Pakistan seeks acquittal in Daniel Pearl murder case

The Pakistani government has appealed to the Supreme Court to reconsider its decision to release a British-born Islamist and three others convicted of beheading American journalist Daniel Pearl. But expressed “deep concern.”

A three-judge panel on Thursday acquitted Ahmed Omar Saeed Sheikh and three other Islamists convicted of kidnapping and killing a Wall Street Journal reporter in 2002.

The court ordered their immediate release if not required in any other case.

Faisal Siddiqui, a lawyer for the Pearl family, and a public prosecutor said the government had filed a petition in the southern province of Sindh, asking the high court to reconsider its decision.

“We have filed three review petitions,” prosecutor Faiz Shah said, explaining that the petitions seek dismissal and reinstatement of the sheikh’s death sentence.
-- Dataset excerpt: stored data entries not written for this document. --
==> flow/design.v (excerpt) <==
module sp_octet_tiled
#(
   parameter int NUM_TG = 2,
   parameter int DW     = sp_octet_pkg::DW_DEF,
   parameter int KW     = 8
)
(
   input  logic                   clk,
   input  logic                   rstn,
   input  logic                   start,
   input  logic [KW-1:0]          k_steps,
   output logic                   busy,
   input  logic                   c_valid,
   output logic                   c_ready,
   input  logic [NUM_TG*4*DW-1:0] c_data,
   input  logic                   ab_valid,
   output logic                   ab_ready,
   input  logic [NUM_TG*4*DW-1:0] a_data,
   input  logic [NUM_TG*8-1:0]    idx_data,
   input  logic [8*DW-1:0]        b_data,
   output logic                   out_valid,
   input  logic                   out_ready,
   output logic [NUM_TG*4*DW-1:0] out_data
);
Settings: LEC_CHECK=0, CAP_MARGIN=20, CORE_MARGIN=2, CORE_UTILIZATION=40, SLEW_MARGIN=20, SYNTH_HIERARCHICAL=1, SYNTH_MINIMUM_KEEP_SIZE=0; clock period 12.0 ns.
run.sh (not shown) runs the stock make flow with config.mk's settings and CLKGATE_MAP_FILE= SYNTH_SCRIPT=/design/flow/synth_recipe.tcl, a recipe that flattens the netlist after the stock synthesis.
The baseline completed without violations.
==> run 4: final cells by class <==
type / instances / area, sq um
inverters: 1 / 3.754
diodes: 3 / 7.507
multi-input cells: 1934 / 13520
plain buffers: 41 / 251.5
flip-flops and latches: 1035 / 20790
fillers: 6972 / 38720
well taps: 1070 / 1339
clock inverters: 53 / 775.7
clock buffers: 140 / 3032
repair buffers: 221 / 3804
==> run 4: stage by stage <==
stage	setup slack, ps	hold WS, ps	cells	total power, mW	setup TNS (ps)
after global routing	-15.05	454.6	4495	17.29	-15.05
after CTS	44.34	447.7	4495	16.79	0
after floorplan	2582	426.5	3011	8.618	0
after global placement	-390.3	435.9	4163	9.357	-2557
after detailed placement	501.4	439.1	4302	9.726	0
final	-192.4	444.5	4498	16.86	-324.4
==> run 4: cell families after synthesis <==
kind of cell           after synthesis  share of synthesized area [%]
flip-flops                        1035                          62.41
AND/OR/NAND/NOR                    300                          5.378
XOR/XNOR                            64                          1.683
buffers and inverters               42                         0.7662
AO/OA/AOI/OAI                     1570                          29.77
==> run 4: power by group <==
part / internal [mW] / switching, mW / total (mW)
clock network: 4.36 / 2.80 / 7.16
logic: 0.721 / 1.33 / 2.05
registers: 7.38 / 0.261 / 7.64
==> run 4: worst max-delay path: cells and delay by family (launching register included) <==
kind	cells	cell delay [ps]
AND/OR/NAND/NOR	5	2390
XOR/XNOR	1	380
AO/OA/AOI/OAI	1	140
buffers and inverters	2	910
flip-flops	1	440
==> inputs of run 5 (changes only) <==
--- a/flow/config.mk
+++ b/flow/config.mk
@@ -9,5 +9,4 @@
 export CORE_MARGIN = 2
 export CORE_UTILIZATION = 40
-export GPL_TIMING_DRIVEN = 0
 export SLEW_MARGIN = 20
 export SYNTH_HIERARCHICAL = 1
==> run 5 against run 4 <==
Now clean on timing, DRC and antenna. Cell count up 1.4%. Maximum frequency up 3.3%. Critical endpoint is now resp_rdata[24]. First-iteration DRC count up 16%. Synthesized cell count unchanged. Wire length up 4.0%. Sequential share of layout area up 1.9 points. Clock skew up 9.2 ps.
This design comes from an exercise in tuning for small area, a short achievable clock period and few clock cycles per item on the open sky130 flow, not from production work.
Function was checked by simulation only, so behaviour that the tests miss may differ from the original.

red:
## aes_inv_top
module aes_inv_top (
  input  logic                clk_sys,
  input  logic                rst_n,
  input  logic                req,
  input  logic [127:0]        cipher_text,
  input  logic [127:0]        key_last,
  output logic                ack,
  output logic [127:0]        plain_text
);
  logic [1:0]   busy_k;
  logic [1:0]   busy_d;
  logic         last_round;
  logic [127:0] key_prev;
  logic [127:0] state;
  logic [127:0] round_out;
  aes_inv_control u_control (
    .clk_sys     (clk_sys),
    .rst_n       (rst_n),
    .req         (req),
    .round_out   (round_out),
    .key_prev    (key_prev),
    .last_round  (last_round),
    .ack         (ack),
    .plain_text  (plain_text),
    .state       (state),
    .busy_k      (busy_k),
    .busy_d      (busy_d)
  );
  aes_inv_round u_round (
    .state       (state),
    .cipher_text (cipher_text),
    .key_last    (key_last),
    .busy        (busy_d),
    .round_out   (round_out)
  );
  aes_inv_key_sched u_key_sched (
    .clk_sys    (clk_sys),
    .key_last   (key_last),
    .busy       (busy_k),
    .key_prev   (key_prev),
    .last_round (last_round)
  );
endmodule
==> flow/config.mk <==
export PLATFORM = sky130hd
export DESIGN_NAME = aes_inv_top
export DESIGN_NICKNAME = aes_inv_top
export VERILOG_FILES = /design/flow/design.v
export SDC_FILE = /design/flow/constraint.sdc
export NUM_CORES = 4
export LEC_CHECK = 0
export CAP_MARGIN = 20
export CORE_MARGIN = 2
export CORE_UTILIZATION = 60
export CTS_BUF_LIST = sky130_fd_sc_hd__clkbuf_8
export SETUP_SLACK_MARGIN = 2.5
export SLEW_MARGIN = 20
==> flow/constraint.sdc <==
create_clock -name core_clock -period 8.0 [get_ports {clk_sys}]
set_input_delay 1.6000 -clock core_clock [delete_from_list [all_inputs] [get_ports {clk_sys}]]
set_output_delay 1.6000 -clock core_clock [all_outputs]
set_load 0.01 [all_outputs]
standard.sh (not shown) runs the stock make flow with config.mk's settings and CLKGATE_MAP_FILE= SYNTH_SCRIPT=/design/flow/synth_recipe.tcl, a recipe that flattens the netlist after the stock synthesis.
==> flow/flow/run.sh <==
#!/bin/bash
# Own layout flow: the standard layout (standard.sh, unchanged steps and
# settings), except that Yosys's ABC maps the logic with flow/abc.script
# instead of ORFS's abc_speed.script, and the port buffers that global
# placement inserts on every input and output are buf_1 cells, and timing-
# driven global placement weights the 30% most critical nets instead of 10%.
# Registers
# come from dfflibmap before ABC, so they are the standard synthesis's.
set -euo pipefail
W=$(pwd)
sed 's#log_cmd abc {\*}\$abc_args#log_cmd abc {*}[lreplace $abc_args 1 1 '"$W"'/flow/abc.script]#' \
  "$FLOW_HOME/scripts/synth.tcl" > "$W/flow_synth_orfs.tcl"
grep -q "flow/abc.script" "$W/flow_synth_orfs.tcl"
sed "s#\$::env(SCRIPTS_DIR)/synth.tcl#$W/flow_synth_orfs.tcl#" "$W/synth_recipe.tcl" > "$W/flow_synth.tcl"
grep -q "flow_synth_orfs.tcl" "$W/flow_synth.tcl"
bash standard.sh SYNTH_SCRIPT="$W/flow_synth.tcl" \
  "BUFFER_PORTS_ARGS=-buffer_cell sky130_fd_sc_hd__buf_1" \
  "GLOBAL_PLACEMENT_ARGS=-timing_driven_nets_percentage 30" finish > "$W/standard.log" 2>&1
==> flow/flow/abc.script <==
strash
dc2
resub -K 8
dc2
dch -f
map -a
topo
stime -c
buffer -c
upsize -c
dnsize -c
The flow ended early for red: it failed with a tool error in global routing.
Testbench counts of red, summed over its fixed seeds: cycles 4,216, blocks 384.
The petition states, “After being displeased and dissatisfied with the decision, the petitioner immediately files a criminal review application for leave to appeal on matters of law, facts and basis.”

Provincial Law Minister Murtaza Wahab said the release orders would stand by regard to the review petition.

“We have not yet received the release orders,” he said, adding that the Islamists were unlikely to be released over the weekend, as court orders were usually sent to prison officials. It takes a few days.

Pearl, 38, was interrogated by Islamist militants in Karachi after the September 11 attacks in the United States when she was abducted. A video of his beheading surfaced weeks later.

His parents expressed shock at the Supreme Court’s decision, which US Secretary of State Anthony Blinken called “victims of terrorism everywhere, including Pakistan.”

Blinken said Washington was ready to prosecute Sheikh in the United States as well.